Just to be clear, the film rewind is the knob with the small foldout crank handle. The film advance lever is the one operated with your thumb and advances the film counter. Is it the rewind knob that is stuck (can't pull it up to open the back) or the film advance lever won't move beyond a certain point?


----------



## Petraio Prime (Aug 10, 2010)

Quite possibly the shutter needs to be worked on.


----------



## KKJUN (Aug 10, 2010)

No, it's the advance lever that is stuck. 

So, you think that the advance lever is stuck because the shutter isn't working?


----------



## Petraio Prime (Aug 10, 2010)

KKJUN said:


> No, it's the advance lever that is stuck.
> 
> So, you think that the advance lever is stuck because the shutter isn't working?



Yep. Needs repair.


----------



## MarkF48 (Aug 10, 2010)

KKJUN said:


> No, it's the advance lever that is stuck.
> 
> So, you think that the advance lever is stuck because the shutter isn't working?
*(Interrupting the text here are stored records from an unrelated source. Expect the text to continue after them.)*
[src/rtl/ce_rst_pkg.sv]
// ============================================================================
// ce_rst_pkg
// ----------------------------------------------------------------------------
// Shared definitions for the clock-enable and reset sequencer.
//
// Contents:
//   seq_state_t    - reset sequencer phases (power-on hold, request hold, run)
//   seq_cnt_width  - width of the shared sequencer counter, sized so that it
//                    can count up to the longer of the two hold lengths
// ============================================================================
package ce_rst_pkg;

    // The three phases of the system reset sequence.  Power-on hold is only
    // ever entered through the block reset; the request hold and run phases
    // alternate as the soft reset request comes and goes.
    typedef enum logic [1:0] {
        SEQ_POR  = 2'd0,
        SEQ_HOLD = 2'd1,
        SEQ_RUN  = 2'd2
    } seq_state_t;

    // The counter only ever needs to reach (longest hold - 1), so
    // $clog2(longest) bits are enough.  A floor of one bit keeps the counter
    // a legal vector when both hold lengths are 1.
    function automatic int seq_cnt_width(input int por_cycles, input int hold_cycles);
        int longest;
        longest = (por_cycles > hold_cycles) ? por_cycles : hold_cycles;
        return (longest > 1) ? $clog2(longest) : 1;
    endfunction

endpackage : ce_rst_pkg

[src/rtl/ce_div.sv]
// ============================================================================
// ce_div
// ----------------------------------------------------------------------------
// One programmable clock-enable channel.  A free-running counter walks
// 0..div_q and wraps; the registered enable fires one clock after the counter
// passes phase_q, giving one pulse per (div_q + 1) clocks.
//
// The divide and phase settings are captured into local copies only at safe
// points (block reset, resync, counter wrap), so software can rewrite them at
// any time without producing a short or stretched period.
//
// Ports:
//   i_clk     in   1      system clock
//   i_reset   in   1      synchronous active-high reset
//   i_resync  in   1      pulse: restart the counter and capture settings
//   i_div     in   DIV_W  period minus one
//   i_phase   in   DIV_W  counter value at which the channel fires
//   o_ce      out  1      one-clock enable pulse
// ============================================================================
module ce_div #(
    parameter int DIV_W = 8
) (
    input  logic             i_clk,
    input  logic             i_reset,
    input  logic             i_resync,
    input  logic [DIV_W-1:0] i_div,
    input  logic [DIV_W-1:0] i_phase,
    output logic             o_ce
);

    logic [DIV_W-1:0] r_cnt;
    logic [DIV_W-1:0] r_div_q;
    logic [DIV_W-1:0] r_phase_q;
    logic             r_ce;

    logic             w_wrap;
    logic             w_hit;

    // End of period reached: the counter sits on the captured limit.
    assign w_wrap = (r_cnt == r_div_q);

    // A phase beyond the captured limit is never matched, so such a channel
    // simply stays silent.
    assign w_hit  = (r_cnt == r_phase_q);

    // Counter, captured settings and the registered enable.  Resync takes
    // priority over the natural wrap; both restart the count at zero and
    // take fresh copies of the divide and phase inputs.
    always_ff @(posedge i_clk) begin
        if (i_reset) begin
            r_cnt     <= '0;
            r_div_q   <= i_div;
            r_phase_q <= i_phase;
            r_ce      <= 1'b0;
        end else begin
            r_ce <= w_hit;
            if (i_resync || w_wrap) begin
                r_cnt     <= '0;
                r_div_q   <= i_div;
                r_phase_q <= i_phase;
            end else begin
                r_cnt <= r_cnt + 1'b1;
            end
        end
    end

    assign o_ce = r_ce;

endmodule : ce_div

[src/rtl/ce_rst_seq.sv]
// ============================================================================
// ce_rst_seq
// ----------------------------------------------------------------------------
// Clock-enable and system reset sequencer for the ORAO core and its siblings.
// Provides NUM_CE independently programmable clock-enable channels and walks
// the system reset through power-on hold, debounced request hold and run.
//
// Parameters:
//   NUM_CE       number of clock-enable channels
//   DIV_W        width of each channel's divide and phase fields
//   POR_CYCLES   power-on hold length in clocks (>= 1)
//   HOLD_CYCLES  consecutive quiet clocks of i_rst_req before release (>= 1)
//   PAUSE_MASK   bit i set: o_ce_run[i] is frozen while i_pause is high
//
// Ports:
//   i_clk        in   1             system clock (clk_sys)
//   i_reset      in   1             synchronous active-high block reset
//   i_rst_req    in   1             level-sensitive soft reset request
//   i_pause      in   1             freeze request (download in progress)
//   i_resync     in   1             pulse: realign every divider counter
//   i_div        in   NUM_CE*DIV_W  channel i period-1 in [i*DIV_W +: DIV_W]
//   i_phase      in   NUM_CE*DIV_W  channel i fire position in its period
//   o_ce         out  NUM_CE        raw enables, one-clock pulses
//   o_ce_run     out  NUM_CE        enables gated by reset and pause
//   o_sys_reset  out  1             system reset to CPU and peripherals
//   o_por_done   out  1             high once power-on hold has ended
// ============================================================================
module ce_rst_seq
    import ce_rst_pkg::*;
#(
    parameter int                NUM_CE      = 2,
    parameter int                DIV_W       = 8,
    parameter int                POR_CYCLES  = 20000000,
    parameter int                HOLD_CYCLES = 15,
    parameter logic [NUM_CE-1:0] PAUSE_MASK  = '1
) (
    input  logic                    i_clk,
    input  logic                    i_reset,
    input  logic                    i_rst_req,
    input  logic                    i_pause,
    input  logic                    i_resync,
    input  logic [NUM_CE*DIV_W-1:0] i_div,
    input  logic [NUM_CE*DIV_W-1:0] i_phase,
    output logic [NUM_CE-1:0]       o_ce,
    output logic [NUM_CE-1:0]       o_ce_run,
    output logic                    o_sys_reset,
    output logic                    o_por_done
);

    localparam int               CNT_W     = seq_cnt_width(POR_CYCLES, HOLD_CYCLES);
    localparam logic [CNT_W-1:0] POR_LAST  = CNT_W'(POR_CYCLES - 1);
    localparam logic [CNT_W-1:0] HOLD_LAST = CNT_W'(HOLD_CYCLES - 1);

    seq_state_t       r_state;
    seq_state_t       w_next_state;
    logic [CNT_W-1:0] r_seq_cnt;
    logic [CNT_W-1:0] w_next_cnt;
    logic             r_sys_reset;
    logic             r_por_done;
    logic [NUM_CE-1:0] w_ce;
    logic [NUM_CE-1:0] w_pause_gate;

    // ------------------------------------------------------------------------
    // Divider channels.  They free-run regardless of the sequencer state so
    // that enable phases stay aligned across soft resets and pauses.
    // ------------------------------------------------------------------------
    for (genvar g = 0; g < NUM_CE; g++) begin : g_ch
        ce_div #(
            .DIV_W (DIV_W)
        ) u_div (
            .i_clk    (i_clk),
            .i_reset  (i_reset),
            .i_resync (i_resync),
            .i_div    (i_div[g*DIV_W +: DIV_W]),
            .i_phase  (i_phase[g*DIV_W +: DIV_W]),
            .o_ce     (w_ce[g])
        );
    end

    // ------------------------------------------------------------------------
    // Sequencer next-state logic.  One counter is shared by the power-on and
    // request holds; every transition between phases clears it so the next
    // phase always starts counting from zero.  A request seen during the hold
    // restarts the quiet-time count, which is what debounces the request.
    // ------------------------------------------------------------------------
    always_comb begin
        w_next_state = r_state;
        w_next_cnt   = r_seq_cnt;
        unique case (r_state)
            SEQ_POR: begin
                if (r_seq_cnt == POR_LAST) begin
                    w_next_state = SEQ_HOLD;
                    w_next_cnt   = '0;
                end else begin
                    w_next_cnt   = r_seq_cnt + 1'b1;
                end
            end
            SEQ_HOLD: begin
                if (i_rst_req) begin
                    w_next_cnt   = '0;
                end else if (r_seq_cnt == HOLD_LAST) begin
                    w_next_state = SEQ_RUN;
                    w_next_cnt   = '0;
                end else begin
                    w_next_cnt   = r_seq_cnt + 1'b1;
                end
            end
            SEQ_RUN: begin
                if (i_rst_req) begin
                    w_next_state = SEQ_HOLD;
                    w_next_cnt   = '0;
                end
            end
            default: begin
                w_next_state = SEQ_POR;
                w_next_cnt   = '0;
            end
        endcase
    end

    // ------------------------------------------------------------------------
    // Sequencer state register.  The status outputs are registered from the
    // next state, so they change on the same edge as the state itself rather
    // than one clock later.
    // ------------------------------------------------------------------------
    always_ff @(posedge i_clk) begin
        if (i_reset) begin
            r_state     <= SEQ_POR;
            r_seq_cnt   <= '0;
            r_sys_reset <= 1'b1;
            r_por_done  <= 1'b0;
        end else begin
            r_state     <= w_next_state;
            r_seq_cnt   <= w_next_cnt;
            r_sys_reset <= (w_next_state != SEQ_RUN);
            r_por_done  <= (w_next_state != SEQ_POR);
        end
    end

    // ------------------------------------------------------------------------
    // Gated enables.  Only channels selected in PAUSE_MASK are frozen by
    // pause, so e.g. audio can keep ticking while the CPU is held for a
    // download.  The raw enables keep running underneath, which lets a
    // paused channel resume on its original phase.
    // ------------------------------------------------------------------------
    assign w_pause_gate = {NUM_CE{i_pause}} & PAUSE_MASK;
    assign o_ce_run     = w_ce & ~{NUM_CE{r_sys_reset}} & ~w_pause_gate;

    assign o_ce         = w_ce;
    assign o_sys_reset  = r_sys_reset;
    assign o_por_done   = r_por_done;

endmodule : ce_rst_seq

[config.mk]
export PLATFORM = sky130hd
export DESIGN_NAME = ce_rst_seq
export DESIGN_NICKNAME = d
export VERILOG_FILES = /design/src/rtl/ce_rst_pkg.sv /design/src/rtl/ce_div.sv /design/src/rtl/ce_rst_seq.sv
export SDC_FILE = /design/constraint.sdc
export NUM_CORES = 1
export LEC_CHECK = 0
export BUFFER_PORTS_ARGS = -buffer_cell sky130_fd_sc_hd__buf_4
export CORE_ASPECT_RATIO = 0.8
export CORE_MARGIN = 4
export CORE_UTILIZATION = 28
export DETAILED_ROUTE_END_ITERATION = 10
export SLEW_MARGIN = 10
export SYNTH_ARGS = -nofsm -noshare
export SYNTH_HDL_FRONTEND = slang
export SYNTH_SLANG_ARGS = --single-unit
[constraint.sdc]
create_clock -name i_clk -period 2.05 [get_ports i_clk]
set_clock_uncertainty 0.05 [all_clocks]
set_input_delay 0.1025 -clock i_clk [delete_from_list [all_inputs] [get_ports i_clk]]
set_output_delay 0.1025 -clock i_clk [all_outputs]
set_load 0.05 [all_outputs]
==> flow_summary.json <==
{
  "synth_most_common_cell": "dfxtp_1",
  "hold_viol_final": 0,
  "yosysSeqAreaShare_pct": 53.0,
  "wirelength_mm": 8.01,
  "rows": 36,
  "first_pass_iters": 4,
  "p_leak_uw": 0.00181,
  "arrival_ns": 2.15,
  "ys_top_cells_by_area": "edfxtp_1, dfxtp_1, xnor2_1, xor2_1, nor2_1",
  "clkTransAtPathRegs_ns": 0.06,
  "netlist_instances": 328,
  "core_area_um2": 12300,
  "synth.net_count": 369,
  "yosysWarnings": 0,
  "portBuffers": 42,
  "numCtsBuffers": 9,
  "grt_max_degree": 25,
  "worstSetupPathType": "reg2reg",
  "die-area_um2": 14700,
  "nets": 461,
  "critPathCaptureType": "flop",
  "holdWs_ns": 0.190,
  "yosys.cell_types.count": 50,
  "cts_tree": "done",
  "total_power_uw": 3780,
  "drc": 0,
  "synth_top_cells_by_count": "dfxtp_1, xnor2_1, nor2_1",
  "timing.final.crit_share_pct": 96.8,
  "grt_pass1_wl_mm": 13.2,
  "setup_viol": 0,
  "tightest_slew_ns": 0.426,
  "drive_gt1_share_pct": 22.8,
  "ys_ff_latch": 79,
  "clk_path_buf_depth": 2,
  "status": "completed",
  "grt.overflow.total": 0,
  "required_ns": 2.22,
  "grt_use_total_pct": 11.3,
  "cts_root_buf": "clkbuf_16",
  "cts-htree-levels": 3,
  "cts.sinks": 79,
  "relSlewSlack_pct": 71.3,
  "diodes": 0,
  "antenna_found_initial": 0,
  "async_flop_share_pct": 0,
  "max_freq_mhz": 504,
  "cp_max_fo": 7,
  "die_y_um": 109,
  "vias_per_cell": 4.62,
  "synthesis.area_um2": 3590,
  "dp_hpwl_mm": 5.33,
  "vias": 2752,
  "powerDensity_nw_per_um2": 762,
  "io_pins": 43,
  "yosys_most_used_dff": "dfxtp_1",
  "routabilityCongestion": 0.807,
  "start_util_pct": 29.1,
  "syn2layout_area_growth_pct": 38.1,
  "layout_min_cycle_time_ns": 1.98,
  "synth_top_cell_area_share_pct": 26.8,
  "drtIter0Drc": 119,
  "ant_nets": 0,
  "startpoint_type": "flop",
  "peakVddDrop_mv": 0.510,
  "die_x_um": 135,
  "clk_latency_ns": 0.34,
  "wl_per_cell_um": 13.4,
  "synth_edf_count": 32,
  "drv_slew": 0,
  "yosys.area.top_type": "edfxtp_1",
  "hp-class": "in2reg",
  "cap_violations": 0,
  "grt_pass1_vias": 2754,
  "syn_avg_cell_area_um2": 10.9
}
[final timing paths]
kind	to	startpoint	depth (start not counted)	slack, ns
worst max-delay path	r_seq_cnt[12]	r_seq_cnt[4]	6	0.07
worst min-delay path	g_ch[0].u_div.r_cnt[1]	i_resync	5	0.19
worst max register to register	r_seq_cnt[12]	r_seq_cnt[4]	6	0.07
worst min register to register	g_ch[0].u_div.r_cnt[0]	g_ch[0].u_div.r_cnt[0]	1	0.44
[worst max-delay path, stage by stage (launching register included)]
cell	delay [ns]
dfxtp_1	0.36
or4_4	0.61
nor4b_4	0.30
a221oi_2	0.10
o21bai_4	0.21
clkbuf_16	0.19
a31oi_1	0.04
[metal layers]
| layer | wire (um) | vias up | global-route usage (%) |
|---|---|---|---|
| li1 | - | 1356 | - |
| met1 | 3750 | 1320 | 14.2 |
| met2 | 3760 | 62 | 18.4 |
| met3 | 360 | 14 | 3.32 |
| met4 | 141 | 0 | 4.14 |
| met5 | 0 | - | 0 |
[kinds of logic after synthesis]
logic type                 after synthesis  share of synthesized area (%)
AOI/OAI and AO/OA                       32                           6.38
buffers and inverters                   22                           3.31
DFF                                     79                           53.0
and+or+nand+nor                        130                           21.1
xor gates and xnor gates                61                           14.9
adders and majority gates                4                           1.39
[per-stage QoR]
| step | instance area, um^2 | setup slack [ns] | cells | utilization [%] | setup TNS, ns |
|---|---|---|---|---|---|
| 2_1_floorplan | 3600 | 0.178 | 328 | - | 0 |
| 3_3_place_gp | 4180 | 0.122 | 543 | 33.9 | 0 |
| 3_5_place_dp | 4180 | 0.0761 | 543 | 33.9 | 0 |
| 4_1_cts | 4860 | 0.0508 | 593 | 39.4 | 0 |
| 5_1_grt | 4960 | -0.0158 | 596 | 40.2 | -0.0662 |
| 6_report | 4960 | 0.0657 | 596 | 40.2 | 0 |
[state kept, by name, summed over array words and instances, names as in the netlist]
signal and count:
o_sys_reset 1, o_por_done 1, r_seq_cnt 25, g_ch.u_div.r_cnt 16, g_ch.u_div.r_phase_q 16, g_ch.u_div.o_ce 2, r_state 2, g_ch.u_div.r_div_q 16
[placed cells by master, fill, tap and decap left out, drive strengths merged, types with 2 or more instances in the layout]
| master | count |
|---|---|
| a211oi | 4 |
| a21oi | 5 |
| a31oi | 3 |
| and2 | 2 |
| and3 | 10 |
| and4 | 5 |
| buf | 62 |
| bufinv | 2 |
| clkbuf | 12 |
| dfxtp | 47 |
| dlygate4sd3 | 34 |
| edfxtp | 32 |
| ha | 4 |
| inv | 8 |
| nand2 | 8 |
| nand2b | 3 |
| nand3 | 17 |
| nand4 | 18 |
| nor2 | 36 |
| nor2b | 6 |
| nor3 | 4 |
| nor3b | 3 |
| nor4 | 10 |
| o21ai | 10 |
| o22ai | 3 |
| or4 | 2 |
| xnor2 | 43 |
| xor2 | 18 |
[final cells by class]
class,instances,area [um^2]
Fill cell,1195,7390
Timing Repair Buffer,97,847
Clock buffer,11,254
Tap cell,171,214
Multi-Input combinational cell,227,1630
Inverter,6,22.5
Clock inverter,5,86.3
Sequential cell,79,1900
[where the power goes]
group	switching (uW)	total, uW	internal, uW
sequential	34.1	1730	1690
clock	646	1800	1150
combinational	93.4	249	156
[timing repair]
item / CTS / global route
resized for setup: 0 / 11
endpoints found under the hold margin: 38 / 0
hold buffers: 34 / 0
endpoints found under the setup margin: 0 / 27
buffers inserted: 0 / 1
No activity file was read; power rests on OpenSTA's default activity.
Do you have the film removed from the camera and does the shutter operate when you press the button?


----------



## KKJUN (Aug 10, 2010)

No. Just tried that out: The shutter doesn't move. looks like I have to find a camera shop that repairs it...


----------



## KKJUN (Aug 10, 2010)

No. Just tried that out: The shutter doesn't move. looks like I have to find a camera shop that repairs it...


----------



## compur (Aug 10, 2010)

OK, one more time:  Did you remove the film from the camera?


----------



## KKJUN (Aug 11, 2010)

Yes, I did. Film is out of the camera, lever is stuck, shutter doesn't work.


----------



## MarkF48 (Aug 11, 2010)

KKJUN said:


> Yes, I did. Film is out of the camera, lever is stuck, shutter doesn't work.


Looks like it might be time for a trip to the camera doctor......
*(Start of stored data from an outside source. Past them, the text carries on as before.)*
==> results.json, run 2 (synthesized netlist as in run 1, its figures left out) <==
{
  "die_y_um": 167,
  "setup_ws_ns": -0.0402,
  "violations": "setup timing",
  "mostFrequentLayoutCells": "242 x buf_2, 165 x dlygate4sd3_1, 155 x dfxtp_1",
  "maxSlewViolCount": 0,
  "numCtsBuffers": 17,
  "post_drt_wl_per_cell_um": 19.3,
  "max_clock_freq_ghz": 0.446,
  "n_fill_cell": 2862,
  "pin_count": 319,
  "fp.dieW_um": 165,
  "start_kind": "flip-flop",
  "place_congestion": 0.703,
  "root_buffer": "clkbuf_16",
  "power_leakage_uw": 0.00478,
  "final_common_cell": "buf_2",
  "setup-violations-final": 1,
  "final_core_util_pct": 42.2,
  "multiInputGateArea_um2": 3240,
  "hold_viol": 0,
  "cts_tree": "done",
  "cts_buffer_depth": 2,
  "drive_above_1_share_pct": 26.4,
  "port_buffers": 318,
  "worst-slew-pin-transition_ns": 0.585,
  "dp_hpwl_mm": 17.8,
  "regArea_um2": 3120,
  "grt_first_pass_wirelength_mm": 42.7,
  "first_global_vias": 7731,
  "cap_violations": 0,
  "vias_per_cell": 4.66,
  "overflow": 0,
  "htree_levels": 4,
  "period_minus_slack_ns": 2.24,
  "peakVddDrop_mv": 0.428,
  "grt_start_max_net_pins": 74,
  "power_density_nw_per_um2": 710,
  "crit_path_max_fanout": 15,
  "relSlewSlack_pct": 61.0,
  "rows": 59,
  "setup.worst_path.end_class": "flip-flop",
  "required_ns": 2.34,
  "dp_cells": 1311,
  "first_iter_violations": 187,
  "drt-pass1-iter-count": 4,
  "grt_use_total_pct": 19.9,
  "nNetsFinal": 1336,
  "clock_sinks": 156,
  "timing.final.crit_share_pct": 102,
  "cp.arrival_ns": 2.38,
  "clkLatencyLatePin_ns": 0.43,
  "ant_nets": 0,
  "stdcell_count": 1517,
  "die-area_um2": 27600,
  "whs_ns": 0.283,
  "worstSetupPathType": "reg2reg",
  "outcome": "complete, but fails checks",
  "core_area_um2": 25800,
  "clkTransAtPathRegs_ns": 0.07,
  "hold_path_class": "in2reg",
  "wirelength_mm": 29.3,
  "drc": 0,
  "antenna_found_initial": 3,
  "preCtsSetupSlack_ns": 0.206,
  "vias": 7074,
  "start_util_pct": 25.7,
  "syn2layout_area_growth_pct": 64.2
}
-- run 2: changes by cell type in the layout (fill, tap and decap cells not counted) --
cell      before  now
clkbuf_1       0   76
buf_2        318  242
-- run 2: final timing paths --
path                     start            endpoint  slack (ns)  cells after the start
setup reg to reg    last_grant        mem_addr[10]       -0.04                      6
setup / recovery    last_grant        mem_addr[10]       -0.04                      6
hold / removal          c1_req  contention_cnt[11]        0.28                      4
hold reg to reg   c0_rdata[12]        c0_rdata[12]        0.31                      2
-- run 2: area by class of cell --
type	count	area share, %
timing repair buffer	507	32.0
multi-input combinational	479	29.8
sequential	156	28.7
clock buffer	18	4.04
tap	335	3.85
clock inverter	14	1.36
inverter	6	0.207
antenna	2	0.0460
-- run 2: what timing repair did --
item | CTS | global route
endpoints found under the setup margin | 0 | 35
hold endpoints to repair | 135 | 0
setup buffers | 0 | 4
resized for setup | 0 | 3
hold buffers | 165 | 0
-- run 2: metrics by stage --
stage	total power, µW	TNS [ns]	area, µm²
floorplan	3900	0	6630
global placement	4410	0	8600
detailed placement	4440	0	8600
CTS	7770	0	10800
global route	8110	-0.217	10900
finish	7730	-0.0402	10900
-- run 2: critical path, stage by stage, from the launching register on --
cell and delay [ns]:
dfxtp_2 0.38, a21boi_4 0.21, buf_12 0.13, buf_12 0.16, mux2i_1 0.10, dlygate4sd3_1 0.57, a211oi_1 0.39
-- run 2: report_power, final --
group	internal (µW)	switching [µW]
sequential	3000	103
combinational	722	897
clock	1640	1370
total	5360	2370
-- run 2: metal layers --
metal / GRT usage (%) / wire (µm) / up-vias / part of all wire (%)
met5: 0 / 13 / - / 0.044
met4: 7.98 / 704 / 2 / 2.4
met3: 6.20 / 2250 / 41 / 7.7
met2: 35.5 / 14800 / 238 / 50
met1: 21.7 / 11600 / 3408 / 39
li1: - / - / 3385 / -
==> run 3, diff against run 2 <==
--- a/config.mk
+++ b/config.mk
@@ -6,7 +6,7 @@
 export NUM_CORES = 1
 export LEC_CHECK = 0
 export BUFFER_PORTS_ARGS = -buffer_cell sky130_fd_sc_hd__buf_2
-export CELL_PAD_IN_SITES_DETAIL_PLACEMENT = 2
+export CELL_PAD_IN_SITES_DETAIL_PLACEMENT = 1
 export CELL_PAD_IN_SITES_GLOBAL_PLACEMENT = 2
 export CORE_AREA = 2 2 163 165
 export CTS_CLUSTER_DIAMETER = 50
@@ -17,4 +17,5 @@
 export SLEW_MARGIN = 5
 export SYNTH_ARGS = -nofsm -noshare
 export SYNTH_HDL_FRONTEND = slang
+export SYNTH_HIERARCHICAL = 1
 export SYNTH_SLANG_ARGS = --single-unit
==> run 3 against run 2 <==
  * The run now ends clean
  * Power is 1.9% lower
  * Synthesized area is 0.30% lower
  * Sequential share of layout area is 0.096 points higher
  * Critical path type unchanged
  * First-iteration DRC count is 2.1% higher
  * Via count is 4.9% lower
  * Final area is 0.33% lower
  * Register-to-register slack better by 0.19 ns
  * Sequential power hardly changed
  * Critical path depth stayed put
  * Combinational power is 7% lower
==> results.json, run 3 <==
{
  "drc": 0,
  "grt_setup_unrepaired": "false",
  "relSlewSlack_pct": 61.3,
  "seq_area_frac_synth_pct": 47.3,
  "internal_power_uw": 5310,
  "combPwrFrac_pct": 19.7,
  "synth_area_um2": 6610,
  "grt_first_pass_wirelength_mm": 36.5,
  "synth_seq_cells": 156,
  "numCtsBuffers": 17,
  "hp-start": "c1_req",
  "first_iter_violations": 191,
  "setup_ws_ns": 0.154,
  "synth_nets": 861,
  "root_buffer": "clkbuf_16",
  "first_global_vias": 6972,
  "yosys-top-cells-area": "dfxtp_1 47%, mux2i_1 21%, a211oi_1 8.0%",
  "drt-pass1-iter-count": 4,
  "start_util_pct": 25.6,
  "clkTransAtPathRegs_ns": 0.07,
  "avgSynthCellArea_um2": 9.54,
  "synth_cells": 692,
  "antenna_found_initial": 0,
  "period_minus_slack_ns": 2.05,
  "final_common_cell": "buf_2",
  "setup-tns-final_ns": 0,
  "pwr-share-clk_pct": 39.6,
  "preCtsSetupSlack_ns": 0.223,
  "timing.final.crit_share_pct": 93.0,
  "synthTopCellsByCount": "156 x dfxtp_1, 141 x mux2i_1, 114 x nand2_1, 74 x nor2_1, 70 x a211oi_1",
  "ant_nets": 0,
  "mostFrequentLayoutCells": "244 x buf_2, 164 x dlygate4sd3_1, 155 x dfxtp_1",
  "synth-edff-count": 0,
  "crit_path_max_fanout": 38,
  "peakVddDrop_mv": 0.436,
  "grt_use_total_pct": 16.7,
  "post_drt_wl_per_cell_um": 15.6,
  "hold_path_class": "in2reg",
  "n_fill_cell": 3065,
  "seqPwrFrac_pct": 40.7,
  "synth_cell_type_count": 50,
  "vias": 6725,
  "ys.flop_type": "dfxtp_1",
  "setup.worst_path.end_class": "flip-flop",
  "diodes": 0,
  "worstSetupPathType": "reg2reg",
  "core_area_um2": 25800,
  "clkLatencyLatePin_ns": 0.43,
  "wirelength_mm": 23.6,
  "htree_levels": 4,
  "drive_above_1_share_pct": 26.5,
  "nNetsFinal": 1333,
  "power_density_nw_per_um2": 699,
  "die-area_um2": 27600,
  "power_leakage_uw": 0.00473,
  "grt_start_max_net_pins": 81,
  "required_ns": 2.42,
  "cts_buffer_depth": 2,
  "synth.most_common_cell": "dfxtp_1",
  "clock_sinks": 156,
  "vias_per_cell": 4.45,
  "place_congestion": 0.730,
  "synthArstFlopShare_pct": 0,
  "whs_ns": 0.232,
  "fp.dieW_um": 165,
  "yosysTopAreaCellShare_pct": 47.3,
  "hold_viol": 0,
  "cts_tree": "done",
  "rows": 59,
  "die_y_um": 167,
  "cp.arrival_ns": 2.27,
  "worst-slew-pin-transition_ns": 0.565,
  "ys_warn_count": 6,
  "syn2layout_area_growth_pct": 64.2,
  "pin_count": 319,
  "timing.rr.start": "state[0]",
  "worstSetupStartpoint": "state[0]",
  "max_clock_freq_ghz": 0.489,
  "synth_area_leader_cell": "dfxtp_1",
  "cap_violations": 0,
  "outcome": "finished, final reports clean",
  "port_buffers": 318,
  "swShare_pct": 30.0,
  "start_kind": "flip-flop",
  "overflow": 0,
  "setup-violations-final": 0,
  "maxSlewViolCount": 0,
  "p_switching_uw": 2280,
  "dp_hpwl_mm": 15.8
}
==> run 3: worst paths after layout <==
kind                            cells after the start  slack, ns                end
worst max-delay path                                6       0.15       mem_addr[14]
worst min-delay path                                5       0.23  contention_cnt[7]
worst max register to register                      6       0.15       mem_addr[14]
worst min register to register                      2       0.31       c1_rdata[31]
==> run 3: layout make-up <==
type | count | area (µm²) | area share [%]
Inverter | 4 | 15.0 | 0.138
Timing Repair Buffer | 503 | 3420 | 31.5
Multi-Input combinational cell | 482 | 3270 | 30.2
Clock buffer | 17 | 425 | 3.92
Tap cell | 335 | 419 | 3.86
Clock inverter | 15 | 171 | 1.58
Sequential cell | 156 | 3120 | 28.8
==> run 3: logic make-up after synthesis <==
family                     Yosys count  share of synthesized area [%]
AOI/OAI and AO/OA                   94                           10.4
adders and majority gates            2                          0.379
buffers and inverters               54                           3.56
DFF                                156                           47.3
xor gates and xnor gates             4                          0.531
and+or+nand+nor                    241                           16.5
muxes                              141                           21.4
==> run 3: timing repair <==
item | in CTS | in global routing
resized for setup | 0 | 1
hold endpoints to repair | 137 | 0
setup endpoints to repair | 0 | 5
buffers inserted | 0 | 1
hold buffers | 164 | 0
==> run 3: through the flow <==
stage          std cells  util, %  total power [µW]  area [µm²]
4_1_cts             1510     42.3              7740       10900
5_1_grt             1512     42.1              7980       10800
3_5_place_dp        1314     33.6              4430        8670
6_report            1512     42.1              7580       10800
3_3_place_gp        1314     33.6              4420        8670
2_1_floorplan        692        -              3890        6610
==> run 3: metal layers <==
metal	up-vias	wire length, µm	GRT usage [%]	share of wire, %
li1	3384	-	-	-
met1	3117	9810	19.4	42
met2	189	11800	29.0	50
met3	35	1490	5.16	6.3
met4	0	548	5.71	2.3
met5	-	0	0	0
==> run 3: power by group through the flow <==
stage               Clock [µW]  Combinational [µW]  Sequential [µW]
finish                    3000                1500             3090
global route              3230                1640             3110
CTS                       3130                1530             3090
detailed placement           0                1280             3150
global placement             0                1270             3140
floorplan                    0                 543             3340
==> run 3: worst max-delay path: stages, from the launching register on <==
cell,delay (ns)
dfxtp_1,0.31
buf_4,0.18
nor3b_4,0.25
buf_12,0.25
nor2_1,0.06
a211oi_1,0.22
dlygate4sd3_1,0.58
Hopefully it's just a simple matter of some lubrication to loosen up the works. A camera that sits for alot of years can bind up as the lubricants get gummy. I recently had to do this with a Spotmatic that the mirror was sticking in the up postion. A few small drops of oil in the right spots put it back working.


----------



## Early (Aug 11, 2010)

KKJUN said:


> Yes, I did. Film is out of the camera, lever is stuck, shutter doesn't work.



Not that I know how to repair it, but you can open the back to see if the shutter closed all the way.  If not, maybe you can give it a gentle nudge.  But then you'll still have to have it tuned up, or replaced.


----------



## compur (Aug 11, 2010)

KKJUN said:


> Yes, I did. Film is out of the camera, lever is stuck, shutter doesn't work.



OK, it's locked up.  It does need service or replacement.


----------



## Stratman (Aug 11, 2010)

Send it here -----> Home  He is THE BEST with the older Pentax film cameras.. And reasonable too, he worked for Honeywell Pentax back in the day, and opened up his own shop later...


----------



## cooltouch (Aug 13, 2010)

The problem could be as simple as a chip of old film falling down into the gear train, jamming it up.  If you have a set of small screwdrivers, it might be worth it taking the bottom off the camera and giving it a shake or two.  I've freed up a "stuck" film advance this way before.

The fact that it was working normally and suddenly stopped is what causes me to think that something got into the works and jammed it up.


----------



## kimsmarkin (Sep 6, 2010)

In this instrument when you take a picture, you raise your camera to your eyes and lens. At this point, the camera aperture open to allow easy focusing. Then, you can meter. With your left thumb, you find SW switch on the left side of the lens mount. This stops the lens down to make opening and activate the measurement circuits TTL.


----------